Zadic untermauert grünes Nein zum Zitierverbot

Justizministerin Alma Zadic (Grüne) hat im ZIB2-Interview die Arbeit der Staatsanwaltschaft erneut verteidigt. Sie untermauerte die Ablehnung der Grünen zum Wunsch der ÖVP, Medien das Zitieren aus Ermittlungsakten zu verbieten. Gegenüber „Kleiner Zeitung“ und „Österreich“ verwies sie darauf, dass man sich vor 46 Jahren vom Verbot, aus Gerichtsakten zu zitieren, „verabschiedet“ habe, „weil es nicht mehr zeitgemäß war“.

„Dass die Öffentlichkeit gewisse Vorgänge erfahren darf, ist ein Grundpfeiler der Pressefreiheit – aber auch der Beschuldigtenrechte“, sagte Zadic zur „Kleinen Zeitung“. „Beschuldigte, die Akteneinsicht haben, müssen sich auch entsprechend zur Wehr setzen dürfen.“ Beschneide man diese Rechte, falle man zurück in die Zeit vor 1975. Die Frage sei schon in den Regierungsverhandlungen diskutiert worden und habe keinen Eingang ins Regierungsprogramm gefunden, sagte die Ministerin.

Zadic zu Justiz-Querelen

Justizministerin Alma Zadic (Grüne) kommentiert die schwelenden Querelen zwischen verschiedenen Justizbehörden in Österreich.

Absage an Umbau der WKStA

Ein klares Nein kam von Zadic auch zu den Ende Februar kolportierten ÖVP-Wünschen zur Wirtschafts- und Korruptionsstaatsanwaltschaft (WKStA), wonach die Kanzlerpartei im Zuge der angekündigten Schaffung eines Bundesstaatsanwaltes auch die von ihr zuletzt heftig kritisierte WKStA umbauen und aufsplitten wolle. „Mit mir als Justizministerin wird nichts geändert“, so Zadic zur „Kleinen Zeitung“.

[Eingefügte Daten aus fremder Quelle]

What follows belongs to an exercise in optimizing a design on an open flow for small area, a short achievable clock period and few clock cycles; a production flow would make more cautious choices.
In this exercise RTL edits were held to simulation tests only and were not proved equivalent to the original.
Power figures rest on the tool's default switching activity, not on a simulated workload.

==> design/flow/design.v <==
/*verilator lint_off MULTITOP*/
module mux2 #(
    parameter WIDTH = 32
) (
    input  wire [WIDTH -1:0] d0,
    d1,
    input  wire              s,
    output wire [WIDTH -1:0] y
);
  assign y = s ? d1 : d0;
endmodule
module mux3 #(
    parameter WIDTH = 32
) (
    input  wire [WIDTH -1:0] d0,
    d1,
    d2,
    input  wire [       1:0] s,
    output wire [WIDTH -1:0] y
);
  assign y = s[1] ? d2 : (s[0] ? d1 : d0);
endmodule
module mux4 #(
    parameter WIDTH = 32
) (
    input  wire [WIDTH -1:0] d0,
    d1,
    d2,
    d3,
    input  wire [       1:0] s,
    output wire [WIDTH -1:0] y
);
  wire [WIDTH -1:0] low, high;
  mux2 lowmux (
      d0,
      d1,
      s[0],
      low
  );
  mux2 highmux (
      d2,
      d3,
      s[0],
      high
  );
  mux2 finalmux (
      low,
      high,
      s[1],
      y
  );
endmodule
module mux5 #(
    parameter WIDTH = 32
) (
    input  wire [WIDTH -1:0] d0,
    d1,
    d2,
    d3,
    d4,
    input  wire [       2:0] s,
    output wire [WIDTH -1:0] y
);
  assign y = (s == 0) ? d0 : (s == 1) ? d1 : (s == 2) ? d2 : (s == 3) ? d3 : d4;
endmodule
module latch #(
    parameter WIDTH = 32
) (
    input wire clk,
    input wire [WIDTH -1:0] d,
    output reg [WIDTH -1:0] q
);
  always @(posedge clk) q <= d;
endmodule
module dflop_rsync #(
    parameter WIDTH  = 32,
    parameter PRESET = 0
) (
    input wire resetn,
    input wire clk,
    input wire en,
    input wire [WIDTH -1:0] d,
    output reg [WIDTH -1:0] q
);
  always @(posedge clk)
    if (!resetn) q <= PRESET;
    else if (en) q <= d;
endmodule
module counter #(
    parameter WIDTH = 32
) (
    input wire resetn,
    input wire clk,
    input wire inc,
    output reg [WIDTH -1:0] q
);
  always @(posedge clk)
    if (!resetn) q <= 0;
    else if (inc) q <= q + 1;
endmodule
/*verilator lint_on MULTITOP*/
module extend (
    input  wire [31:7] instr,
    input  wire [ 2:0] immsrc,
    output reg  [31:0] immext
);
  always @(*) begin
    case (immsrc)
      3'b 000: immext = {{20{instr[31]}}, instr[31:20]};
      3'b 001: immext = {{20{instr[31]}}, instr[31:25], instr[11:7]};
      3'b 010: immext = {{20{instr[31]}}, instr[7:7], instr[30:25], instr[11:8], 1'b0};
      3'b 011: immext = {{12{instr[31]}}, instr[19:12], instr[20], instr[30:21], 1'b0};
      3'b 100: immext = {instr[31:12], 12'b0};
      default:       immext = 32'bx;
    endcase
  end
endmodule
module load_alignment (
    input  wire [                 1:0] addr,
    input  wire [$clog2(5)  -1:0] LOADop,
    input  wire [                31:0] data,
    output reg  [                31:0] result
);
  wire is_lb = 0 == LOADop;
  wire is_lbu = 1 == LOADop;
  wire is_lh = 2 == LOADop;
  wire is_lhu = 3 == LOADop;
  wire is_lw = 4 == LOADop;
  always @* begin
    result = 'hx;
    if (is_lb | is_lbu) begin
      result[7:0] =
                  addr[1:0] == 2'b00 ? data[7  :0] :
                  addr[1:0] == 2'b01 ? data[15 :8] :
                  addr[1:0] == 2'b10 ? data[23:16] :
                  addr[1:0] == 2'b11 ? data[31:24] : 8'hx;
      result = {is_lbu ? 24'b0 : {24{result[7]}}, result[7:0]};
    end
    if (is_lh | is_lhu) begin
      result[15:0] = ~addr[1] ? data[15 : 0] : addr[1] ? data[31 : 16] : 16'hx;
      result = {is_lhu ? 16'b0 : {16{result[15]}}, result[15:0]};
    end
    if (is_lw) result = data;
  end
endmodule
module store_alignment (
    input  wire [                 1:0] addr,
    input  wire [$clog2(3) -1:0] STOREop,
    input  wire [                31:0] data,
    output reg  [                31:0] result,
    output reg  [                 3:0] wmask
);
  always @* begin
    wmask  = 0;
    result = 'hx;
    case (STOREop)
      (0): begin
        result[7:0] = addr[1:0] == 2'b00 ? data[7:0] : 8'hx;
        result[15:8] = addr[1:0] == 2'b01 ? data[7:0] : 8'hx;
        result[23:16] = addr[1:0] == 2'b10 ? data[7:0] : 8'hx;
        result[31:24] = addr[1:0] == 2'b11 ? data[7:0] : 8'hx;
        wmask          = addr[1:0] == 2'b00 ? 4'b 0001 :
                    addr[1:0] == 2'b01 ? 4'b 0010 :
                        addr[1:0] == 2'b10 ? 4'b 0100 : 4'b 1000;
      end
      (1): begin
        result[15:0]  = ~addr[1] ? data[15:0] : 16'hx;
        result[31:16] = addr[1] ? data[15:0] : 16'hx;
        wmask         = addr[1] ? 4'b1100 : 4'b0011;
      end
      (2): begin
        result = data;
        wmask  = 4'b1111;
      end
      default: begin
        result = 'hx;
        wmask  = 0;
      end
    endcase
  end
endmodule
module load_decoder (
    input wire [2:0] funct3,
    output reg [$clog2(5) -1:0] LOADop
);
  wire is_lb = funct3 == 3'b000;
  wire is_lh = funct3 == 3'b001;
  wire is_lw = funct3 == 3'b010;
  wire is_lbu = funct3 == 3'b100;
  wire is_lhu = funct3 == 3'b101;
  always @(*) begin
    case (1'b1)
      is_lb: LOADop = 0;
      is_lh: LOADop = 2;
      is_lw: LOADop = 4;
      is_lbu: LOADop = 1;
      is_lhu: LOADop = 3;
      default:
      /*verilator lint_off WIDTH*/
      LOADop = 'hxx;
      /*verilator lint_on WIDTH*/
    endcase
  end
endmodule
/*verilator lint_off WIDTH*/
/*verilator lint_off WIDTHTRUNC*/
/*verilator lint_off UNUSEDSIGNAL*/
module store_decoder (
    input wire [2:0] funct3,
    output reg [$clog2(3) -1:0] STOREop
);
  wire is_sb;
  wire is_sh;
  wire is_sw;
  assign is_sb = funct3[1:0] == 2'b00;
  assign is_sh = funct3[1:0] == 2'b01;
  assign is_sw = funct3[1:0] == 2'b10;
  always @(*) begin
    case (1'b1)
      is_sb:   STOREop = 0;
      is_sh:   STOREop = 1;
      is_sw:   STOREop = 2;
      default: STOREop = 'hxx;
    endcase
  end
endmodule
/*verilator lint_on WIDTH*/
/*verilator lint_on WIDTHTRUNC*/
/*verilator lint_on UNUSEDSIGNAL*/
module alu_decoder (
    input  wire                        imm_bit10,
    input  wire                        op_bit5,
    input  wire [                 2:0] funct3,
    input  wire                        funct7_bit5,
    input  wire [$clog2(6)   -1:0] ALUOp,
    output reg  [$clog2(18) -1:0] ALUControl
);
  wire is_rtype_sub = op_bit5 & funct7_bit5;
  wire is_srl_srli = (op_bit5 && !funct7_bit5) || (!op_bit5 && !imm_bit10);
  always @(*) begin
    case (ALUOp)
      0:                             ALUControl = 0;
      1:                             ALUControl = 1;
      4:                           ALUControl = 9;
      3:                             ALUControl = 10;
      5: begin
        case (funct3)
          3'b000: ALUControl = 12;
          3'b001: ALUControl = 13;
          3'b100: ALUControl = 14;
          3'b101: ALUControl = 15;
          3'b110: ALUControl = 16;
          3'b111: ALUControl = 17;
          default:
          /*verilator lint_off WIDTH*/
          ALUControl = 'hx;
          /*verilator lint_on WIDTH*/
        endcase
      end
      2: begin
        case (funct3)
          3'b000: ALUControl = is_rtype_sub ? 1 : 0;
          3'b100: ALUControl = 2;
          3'b110: ALUControl = 3;
          3'b111: ALUControl = 4;
          3'b010: ALUControl = 8;
          3'b001: ALUControl = 5;
          3'b011: ALUControl = 11;
          3'b101: ALUControl = is_srl_srli ? 6 : 7;
          default:
          /*verilator lint_off WIDTH*/
          ALUControl = 'hx;
          /*verilator lint_on WIDTH*/
        endcase
      end
      default:
  /*verilator lint_off WIDTH*/ ALUControl = 'hx;
      /*verilator lint_on WIDTH*/
    endcase
  end
endmodule
/*verilator lint_off UNUSEDSIGNAL*/
module alu (
    input  wire                        clk,
    input  wire                        resetn,
    input  wire [                31:0] a,
    b,
    input  wire [$clog2(18) -1:0] alucontrol,
    output reg  [                31:0] result,
    input  wire                        alu_valid,
    output wire                        alu_ready,
    output wire                        zero
);
  wire is_beq = alucontrol == 12;
  wire is_bne = alucontrol == 13;
  wire is_blt = alucontrol == 14;
  wire is_bge = alucontrol == 15;
  wire is_bltu = alucontrol == 16;
  wire is_bgeu = alucontrol == 17;
  wire is_slt_slti = alucontrol == 8;
  wire is_sltu_sltiu = alucontrol == 11;
  wire is_sub_ctrl = alucontrol == 1;
  wire is_sum_zero;
  wire is_sub = is_sub_ctrl || is_beq || is_bne || is_blt || is_bge ||
         is_bltu || is_bgeu || is_slt_slti || is_sltu_sltiu;
  wire [31:0] condinv = is_sub ? ~b : b;
  wire [32:0] sum = {1'b1, condinv} + {1'b0, a} + {32'b0, is_sub};
  wire LT = (a[31] ^ b[31]) ? a[31] : sum[32];
  wire LTU = sum[32];
  wire [31:0] sltx_sltux_rslt = {31'b0, is_slt_slti ? LT : LTU};
  wire [63:0] sext_rs1 = {{32{a[31]}}, a};
  /*verilator lint_off UNUSEDSIGNAL*/
  wire [63:0] sra_srai_rslt = sext_rs1 >> b[4:0];
  /*verilator lint_on UNUSEDSIGNAL*/
  assign alu_ready = alu_valid;
  assign is_sum_zero = sum[31:0] == 32'b0;
  always @(*) begin
    case (alucontrol)
      0:   result = sum[31:0];
      1:        result = sum[31:0];
      2:   result = a ^ b;
      3:     result = a | b;
      4:   result = a & b;
      5:   result = a << b[4:0];
      6:   result = a >> b[4:0];
      7:   result = sra_srai_rslt[31:0];
      8:   result = (a[31] == b[31]) ? sltx_sltux_rslt : {31'b0, a[31]};
      11: result = sltx_sltux_rslt;
      10:        result = b;
      9:      result = sum[31:0];
      default: begin
        case (1'b1)
          is_beq:        result = {31'b0, is_sum_zero};
          is_bne:        result = {31'b0, !is_sum_zero};
          is_blt:        result = {31'b0, LT};
          is_bge:        result = {31'b0, !LT};
          is_bltu:       result = {31'b0, LTU};
          is_bgeu:       result = {31'b0, !LTU};
          default:       result = 32'b0;
        endcase
      end
    endcase
  end
  assign zero = result == 32'b0;
endmodule
/*verilator lint_on UNUSEDSIGNAL*/
module register_file #(
    parameter REGISTER_DEPTH = 32,
    parameter REGISTER_WIDTH = 32
) (
    input  wire                      clk,
    input  wire                      we,
    input  wire [               4:0] A1,
    input  wire [               4:0] A2,
    input  wire [               4:0] A3,
    input  wire [REGISTER_WIDTH-1:0] wd,
    output wire [REGISTER_WIDTH-1:0] rd1,
    output wire [REGISTER_WIDTH-1:0] rd2
);
  reg [REGISTER_WIDTH -1:0] bank0[0:REGISTER_DEPTH -1];
  always @(posedge clk) begin
    if (we && A3 != 0) begin
      bank0[A3] <= wd;
    end
  end
  assign rd1 = A1 != 0 ? bank0[A1] : 0;
  assign rd2 = A2 != 0 ? bank0[A2] : 0;
endmodule
/*verilator lint_off UNUSEDSIGNAL*/
/*verilator lint_off UNUSEDPARAM*/
module main_fsm (
    input  wire                        clk,
    input  wire                        resetn,
    input  wire [                 6:0] op,
    input  wire [                 0:0] funct7b1,
    input  wire                        Zero,
    output reg                         AdrSrc,
    output reg                         IRWrite,
    output reg  [$clog2(3)     -1:0] ALUSrcA,
    output reg  [$clog2(3)     -1:0] ALUSrcB,
    output reg  [$clog2(6)   -1:0] ALUOp,
    output reg  [$clog2(5)   -1:0] ResultSrc,
    output reg  [                 2:0] ImmSrc,
    output reg                         PCUpdate,
    output reg                         Branch,
    output reg                         RegWrite,
    output reg                         MemWrite,
    output wire                        ALUOutWrite,
    output reg                         mem_valid,
    output reg  alu_valid,
    input  wire alu_ready,
    input wire mem_ready
);
  localparam  S0 = 0, S1 = 1, S2 = 2, S3 = 3, S4 = 4, S5 = 5,
                S6 = 6, S7 = 7, S8 = 8, S9 = 9, S10 = 10, S11 = 11,
                S12 = 12, S13 = 13, S14 = 14, S15 = 15, S16 = 16, S17 = 17,
                S_LAST = 18;
  reg [$clog2(S_LAST) -1:0] state, next_state;
  localparam      load    = 'b 000_0011,
                    store   = 'b 010_0011,
                    rtype   = 'b 011_0011,
                    itype   = 'b 001_0011,
                    jal     = 'b 110_1111,   
  jalr = 'b110_0111,   
  branch = 'b110_0011, lui = 'b011_0111,   
  aupic = 'b001_0111,   
  system = 'b111_0011;   
  wire is_load = op == load;
  wire is_store = op == store;
  wire is_rtype = op == rtype;
  wire is_itype = op == itype;
  wire is_jal = op == jal;
  wire is_jalr = op == jalr;
  wire is_branch = op == branch;
  wire is_lui = op == lui;
  wire is_aupic = op == aupic;
  wire is_system = 1'b0;
  assign ALUOutWrite = !mem_valid;
  always @(*) begin
    case (1'b1)
      is_rtype:                                 ImmSrc = 3'b xxx;
      is_itype | is_jalr | is_load | is_system: ImmSrc = 3'b 000;
      is_store:                                 ImmSrc = 3'b 001;
      is_branch:                                ImmSrc = 3'b 010;
      is_lui | is_aupic:                        ImmSrc = 3'b 100;
      is_jal:                                   ImmSrc = 3'b 011;
      default:                                  ImmSrc = 3'bxxx;
    endcase
  end
  always @(posedge clk) state <= !resetn ? S0 : next_state;
  always @(*) begin
    next_state = S0;
    case (state)
      S0:      next_state = mem_ready ? S1 : S0;   
      S1:   
            begin
        if (alu_ready) begin
          if (is_load | is_store) next_state = S2;
          if (is_rtype & !funct7b1) next_state = S6;   
          if (is_itype) next_state = S8;
          if (is_jal) next_state = S9;
          if (is_jalr) next_state = S11;
          if (is_branch) next_state = S10;
          if (is_lui) next_state = S12;
          if (is_aupic) next_state = S13;
          if (is_aupic) next_state = S13;
        end else begin
          next_state = S1;
        end
      end
      S2:   
            begin
        if (alu_ready) begin
          if (is_load) next_state = S3;
          if (is_store) next_state = S5;
        end else begin
          next_state = S1;
        end
      end
      S3:      next_state = mem_ready ? S4 : S3;   
      S4:      next_state = S0;   
      S5:      next_state = mem_ready ? S0 : S5;   
      S6:      next_state = alu_ready ? S7 : S6;   
      S7:      next_state = S0;   
      S8:      next_state = alu_ready ? S7 : S8;   
      S9:      next_state = alu_ready ? S7 : S9;   
      S10:     next_state = alu_ready ? S0 : S10;   
      S11:     next_state = alu_ready ? S9 : S11;   
      S12:     next_state = alu_ready ? S7 : S12;   
      S13:     next_state = alu_ready ? S7 : S13;   
      S17:     next_state = S0;   
      default: next_state = S0;
    endcase
  end
  always @(*) begin
    AdrSrc        = 1'b0;
    IRWrite       = 1'b0;
    ALUSrcA       = 0;
    ALUSrcB       = 0;
    ALUOp         = 0;
    ResultSrc     = 'b00;
    PCUpdate      = 1'b0;
    Branch        = 1'b0;
    RegWrite      = 1'b0;
    MemWrite      = 1'b0;
    mem_valid     = 1'b0;
    alu_valid     = 1'b0;
    case (state)
      S0: begin
        mem_valid = 1'b1;
        AdrSrc    = 0;
        IRWrite   = mem_ready;
        ALUSrcA   = 0;
        ALUSrcB   = 2;
        ALUOp     = 0;
        ResultSrc = 2;
        alu_valid = mem_ready;
        PCUpdate  = alu_ready;
      end
      S1: begin
        ALUSrcA   = 1;
        ALUSrcB   = 1;
        ALUOp     = 0;
        alu_valid = 1'b1;
      end
      S2: begin
        ALUSrcA   = 2;
        ALUSrcB   = 1;
        ALUOp     = 0;
        alu_valid = 1'b1;
      end
      S3: begin
        mem_valid = 1'b 1;
        ResultSrc = 'b 00;
        AdrSrc    = 1;
      end
      S4: begin
        mem_valid = 1'b1;
        ResultSrc = 1;
        RegWrite  = 1'b1;
      end
      S5: begin
        mem_valid = 1'b 1;
        ResultSrc = 0;
        AdrSrc    = 1;
        MemWrite  = 1'b 1;
      end
      S6: begin
        ALUSrcA   = 2;
        ALUSrcB   = 0;
        ALUOp     = 2;
        alu_valid = 1'b1;
      end
      S7: begin
        mem_valid = 1'b1;
        ResultSrc = 0;
        RegWrite  = 1'b1;
      end
      S8: begin
        ALUSrcA   = 2;
        ALUSrcB   = 1;
        ALUOp     = 2;
        alu_valid = 1'b1;
      end
      S9: begin
        ALUSrcA   = 1;
        ALUSrcB   = 2;
        ALUOp     = 0;
        ResultSrc = 0;
        PCUpdate  = 1'b1;
        alu_valid = 1'b1;
      end
      S10: begin
        ALUSrcA   = 2;
        ALUSrcB   = 0;
        ALUOp     = 5;
        ResultSrc = 0;
        Branch    = 1'b1;
        alu_valid = 1'b1;
        mem_valid = Zero;
      end
      S11: begin
        ALUSrcA   = 2;
        ALUSrcB   = 1;
        ALUOp     = 0;
        alu_valid = 1'b1;
      end
      S12: begin
        ALUSrcB   = 1;
        ALUOp     = 3;   
        alu_valid = 1'b1;
      end
      S13: begin
        ALUSrcA   = 1;
        ALUSrcB   = 1;
        ALUOp     = 4;   
        alu_valid = 1'b1;
      end
      default: begin
        /*verilator lint_off WIDTH*/
        AdrSrc    = 'b0;
        IRWrite   = 'b0;
        ALUSrcA   = 'b0;
        ALUSrcB   = 'b0;
        ALUOp     = 'b0;
        ResultSrc = 'b0;
        PCUpdate  = 'b0;
        Branch    = 'b0;
        RegWrite  = 'b0;
        MemWrite  = 'b0;
        alu_valid = 1'b0;
        /*verilator lint_on WIDTH*/
      end
    endcase
  end
endmodule
/*verilator lint_on UNUSEDSIGNAL*/
/*verilator lint_on UNUSEDPARAM*/
/*verilator lint_off UNDRIVEN*/
/*verilator lint_off UNUSEDSIGNAL*/
module control_unit (
    input  wire                        clk,
    input  wire                        resetn,
    input  wire [                 6:0] op,
    input  wire [                 2:0] funct3,
    input  wire [                 0:0] funct7b5,
    input  wire [                 0:0] funct7b1,
    input  wire [                 0:0] immb10,
    input  wire                        Zero,
    output wire [$clog2(5)   -1:0] ResultSrc,
    output wire [$clog2(18) -1:0] ALUControl,
    output wire [$clog2(3)     -1:0] ALUSrcA,
    output wire [$clog2(3)     -1:0] ALUSrcB,
    output wire [                 2:0] ImmSrc,
    output wire [$clog2(3) -1:0] STOREop,
    output wire [$clog2(5)  -1:0] LOADop,
    output wire                        RegWrite,
    output wire                        PCWrite,
    output wire                        AdrSrc,
    output wire                        MemWrite,
    output wire                        IRWrite,
    output wire                        ALUOutWrite,
    output wire mem_valid,
    input  wire mem_ready,
    output wire alu_valid,
    input  wire alu_ready
);
  wire [$clog2(6)   -1:0] ALUOp;
  wire PCUpdate;
  wire Branch;
  wire taken_branch = !Zero;
  assign PCWrite = Branch & taken_branch | PCUpdate;
  main_fsm main_fsm_I (
      .clk        (clk),
      .resetn     (resetn),
      .op         (op),
      .funct7b1   (funct7b1),
      .Zero       (Zero),
      .AdrSrc     (AdrSrc),
      .IRWrite    (IRWrite),
      .ALUSrcA    (ALUSrcA),
      .ALUSrcB    (ALUSrcB),
      .ALUOp      (ALUOp),
      .ResultSrc  (ResultSrc),
      .ImmSrc     (ImmSrc),
      .PCUpdate   (PCUpdate),
      .Branch     (Branch),
      .RegWrite   (RegWrite),
      .ALUOutWrite(ALUOutWrite),
      .MemWrite   (MemWrite),
      .mem_valid  (mem_valid),
      .mem_ready  (mem_ready),
      .alu_valid(alu_valid),
      .alu_ready(alu_ready)
  );
  load_decoder load_decoder_I (
      funct3,
      LOADop
  );
  store_decoder store_decoder_I (
      funct3,
      STOREop
  );
  alu_decoder alu_decoder_I (
      immb10,
      op[5],
      funct3,
      funct7b5,
      ALUOp,
      ALUControl
  );
endmodule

Reform der Berichtspflichten

Zugleich betonte Zadic in der ZIB2 die Stärkung der Unabhängigkeit der Arbeit der Staatsanwaltschaften. Sie kündigte eine Überarbeitung der Berichtspflichten an, die zuletzt als ein indirektes Mittel, Ermittlungen zu behindern, kritisiert worden waren. Gleichzeitig räumte sie ein, dass Verfahren teils zu lange dauern würden. Hier gebe es Verbesserungsbedarf. Zadic kündigte eine eigene Arbeitsgruppe zur Reform der Justiz an, die auch Vorschläge für die Bundesstaatsanwaltschaft machen soll.